J’ai bien reposé ; le bonheur m’a donné ce calme et ce repos ; la fatigue du corps, la satisfaction et le bien-être de l’âme ont amené un bienfaisant sommeil. Il n’est pas étonnant que les uns et les autres se soient réunis pour fermer les cadenas de mes yeux ; car j’ai travaillé de corps autant que d’esprit ; j’ai joui de cœur autant que de sentiment la nuit passée. Il est certain que la tristesse excite la tête à penser, que les pensées et les soucis chassent le sommeil, ce qui m’est arrivé les jours passés quand je doutais encore de jamais parvenir au bonheur suprême que je goûte maintenant.

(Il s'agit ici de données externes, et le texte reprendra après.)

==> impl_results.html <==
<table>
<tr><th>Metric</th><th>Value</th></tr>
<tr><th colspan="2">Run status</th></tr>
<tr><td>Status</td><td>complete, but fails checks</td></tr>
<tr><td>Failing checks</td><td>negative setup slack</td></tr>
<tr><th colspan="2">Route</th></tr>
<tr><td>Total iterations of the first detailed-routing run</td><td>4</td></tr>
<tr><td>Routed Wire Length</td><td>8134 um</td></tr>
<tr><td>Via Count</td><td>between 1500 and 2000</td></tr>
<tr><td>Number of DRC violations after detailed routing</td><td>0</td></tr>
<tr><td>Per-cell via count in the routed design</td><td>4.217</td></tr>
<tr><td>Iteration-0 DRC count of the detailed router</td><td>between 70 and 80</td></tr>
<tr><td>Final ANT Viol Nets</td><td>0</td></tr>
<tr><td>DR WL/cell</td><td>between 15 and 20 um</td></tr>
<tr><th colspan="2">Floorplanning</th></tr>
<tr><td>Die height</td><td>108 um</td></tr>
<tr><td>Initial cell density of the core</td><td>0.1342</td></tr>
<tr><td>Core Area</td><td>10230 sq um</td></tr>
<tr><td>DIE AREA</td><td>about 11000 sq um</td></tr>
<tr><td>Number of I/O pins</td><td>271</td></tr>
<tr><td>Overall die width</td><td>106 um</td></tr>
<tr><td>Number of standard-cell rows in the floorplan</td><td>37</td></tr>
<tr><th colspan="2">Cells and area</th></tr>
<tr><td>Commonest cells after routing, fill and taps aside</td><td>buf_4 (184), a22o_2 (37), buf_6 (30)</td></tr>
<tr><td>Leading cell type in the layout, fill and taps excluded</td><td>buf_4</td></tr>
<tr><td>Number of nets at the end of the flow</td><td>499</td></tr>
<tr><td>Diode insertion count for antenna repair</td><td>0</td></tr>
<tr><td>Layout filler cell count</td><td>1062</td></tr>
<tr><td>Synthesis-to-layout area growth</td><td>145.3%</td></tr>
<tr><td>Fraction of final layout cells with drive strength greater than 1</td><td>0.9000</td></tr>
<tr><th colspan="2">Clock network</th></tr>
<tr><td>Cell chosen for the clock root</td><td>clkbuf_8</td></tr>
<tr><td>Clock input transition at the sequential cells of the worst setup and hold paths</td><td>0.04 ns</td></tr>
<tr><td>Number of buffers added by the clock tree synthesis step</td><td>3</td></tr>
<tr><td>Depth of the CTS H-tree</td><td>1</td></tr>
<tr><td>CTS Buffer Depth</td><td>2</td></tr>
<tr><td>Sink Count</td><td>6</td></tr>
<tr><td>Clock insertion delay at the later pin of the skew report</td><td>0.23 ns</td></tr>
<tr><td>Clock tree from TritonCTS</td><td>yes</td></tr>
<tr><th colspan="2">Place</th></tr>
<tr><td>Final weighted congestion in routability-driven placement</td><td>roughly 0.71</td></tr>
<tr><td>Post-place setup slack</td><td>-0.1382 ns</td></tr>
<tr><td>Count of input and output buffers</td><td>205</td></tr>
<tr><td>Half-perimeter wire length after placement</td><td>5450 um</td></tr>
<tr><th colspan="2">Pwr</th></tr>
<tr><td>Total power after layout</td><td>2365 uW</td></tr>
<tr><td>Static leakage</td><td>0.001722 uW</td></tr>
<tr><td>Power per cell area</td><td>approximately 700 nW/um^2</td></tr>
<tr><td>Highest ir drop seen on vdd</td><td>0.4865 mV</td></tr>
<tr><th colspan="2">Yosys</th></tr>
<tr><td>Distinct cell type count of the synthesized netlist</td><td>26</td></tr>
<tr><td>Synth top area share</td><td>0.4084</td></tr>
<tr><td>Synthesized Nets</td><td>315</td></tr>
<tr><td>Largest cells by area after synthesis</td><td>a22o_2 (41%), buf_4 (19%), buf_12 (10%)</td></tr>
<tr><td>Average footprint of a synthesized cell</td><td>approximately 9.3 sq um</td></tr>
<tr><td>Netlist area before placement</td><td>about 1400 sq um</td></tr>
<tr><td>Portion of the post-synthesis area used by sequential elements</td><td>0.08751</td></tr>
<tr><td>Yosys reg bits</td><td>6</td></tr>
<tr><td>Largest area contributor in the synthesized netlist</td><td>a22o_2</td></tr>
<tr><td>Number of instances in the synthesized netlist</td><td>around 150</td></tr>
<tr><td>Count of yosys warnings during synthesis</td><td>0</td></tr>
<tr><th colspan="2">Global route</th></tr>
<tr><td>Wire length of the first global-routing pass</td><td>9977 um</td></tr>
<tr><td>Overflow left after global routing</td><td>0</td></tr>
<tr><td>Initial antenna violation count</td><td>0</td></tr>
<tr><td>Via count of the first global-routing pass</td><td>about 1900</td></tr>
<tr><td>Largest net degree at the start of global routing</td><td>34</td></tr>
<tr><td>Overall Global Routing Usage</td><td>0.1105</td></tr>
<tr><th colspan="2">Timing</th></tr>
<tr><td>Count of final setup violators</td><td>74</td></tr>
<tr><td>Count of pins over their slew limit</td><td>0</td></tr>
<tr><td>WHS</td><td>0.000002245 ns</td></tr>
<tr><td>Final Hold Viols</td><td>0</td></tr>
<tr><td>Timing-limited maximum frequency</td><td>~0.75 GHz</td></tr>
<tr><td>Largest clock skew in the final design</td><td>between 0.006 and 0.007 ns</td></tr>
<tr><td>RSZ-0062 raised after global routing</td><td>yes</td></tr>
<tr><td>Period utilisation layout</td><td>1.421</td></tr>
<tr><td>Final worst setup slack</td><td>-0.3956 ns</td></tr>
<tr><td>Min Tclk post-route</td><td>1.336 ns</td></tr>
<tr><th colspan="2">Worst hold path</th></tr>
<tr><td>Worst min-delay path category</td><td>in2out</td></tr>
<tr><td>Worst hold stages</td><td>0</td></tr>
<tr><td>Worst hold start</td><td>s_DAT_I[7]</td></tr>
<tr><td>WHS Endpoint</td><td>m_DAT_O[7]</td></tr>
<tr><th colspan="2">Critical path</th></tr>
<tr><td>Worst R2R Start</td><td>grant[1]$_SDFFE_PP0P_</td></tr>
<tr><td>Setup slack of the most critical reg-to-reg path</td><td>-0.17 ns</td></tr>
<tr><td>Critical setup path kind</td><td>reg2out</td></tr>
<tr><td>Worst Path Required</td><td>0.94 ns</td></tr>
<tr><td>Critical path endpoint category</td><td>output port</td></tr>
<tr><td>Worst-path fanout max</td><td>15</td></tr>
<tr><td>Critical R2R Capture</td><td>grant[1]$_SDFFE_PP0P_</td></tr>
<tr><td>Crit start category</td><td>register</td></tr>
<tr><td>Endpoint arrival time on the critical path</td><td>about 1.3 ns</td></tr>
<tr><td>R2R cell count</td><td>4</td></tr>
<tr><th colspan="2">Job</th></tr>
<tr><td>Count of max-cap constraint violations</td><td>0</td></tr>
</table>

Ô ma dame et mon amour, ô Mélibée ! que penses-tu en ce moment ? Dors-tu ou es-tu éveillée ? Penses-tu à moi ou à un autre ? Es-tu levée ou couchée ? Heureux et fortuné Calixte ! Puisse tout ce qui s’est passé n’avoir pas été un songe ! — Ai-je rêvé ou non ? Ai-je été le jouet de mon imagination, ou ce fait s’est-il réellement passé ? Mais je n’étais pas seul ; mes serviteurs m’ont accompagné ; ils étaient deux ; s’ils me certifient que cela a réellement eu lieu, je pourrai le croire sans hésiter. Je vais les faire appeler pour recevoir d’eux la confirmation de mon bonheur. Tristan, holà, petit, lève-toi, viens ici.
Tristan. Seigneur, me voici.
Calixte. Cours, appelle Sempronio et Parmeno.
Tristan. J’y vais, seigneur.
Calixte.
Repose et dors, cœur affligé.
L’amour a fermé tes blessures,
Tu viens de recevoir l’aveu
De celle que tu aimes tant.
Le plaisir succède à la peine,
Et tu ne la connaîtras plus,
Tu es enfin le favori
De Mélibée.
Tristan. Seigneur, il n’y a aucun de vos écuyers à la maison.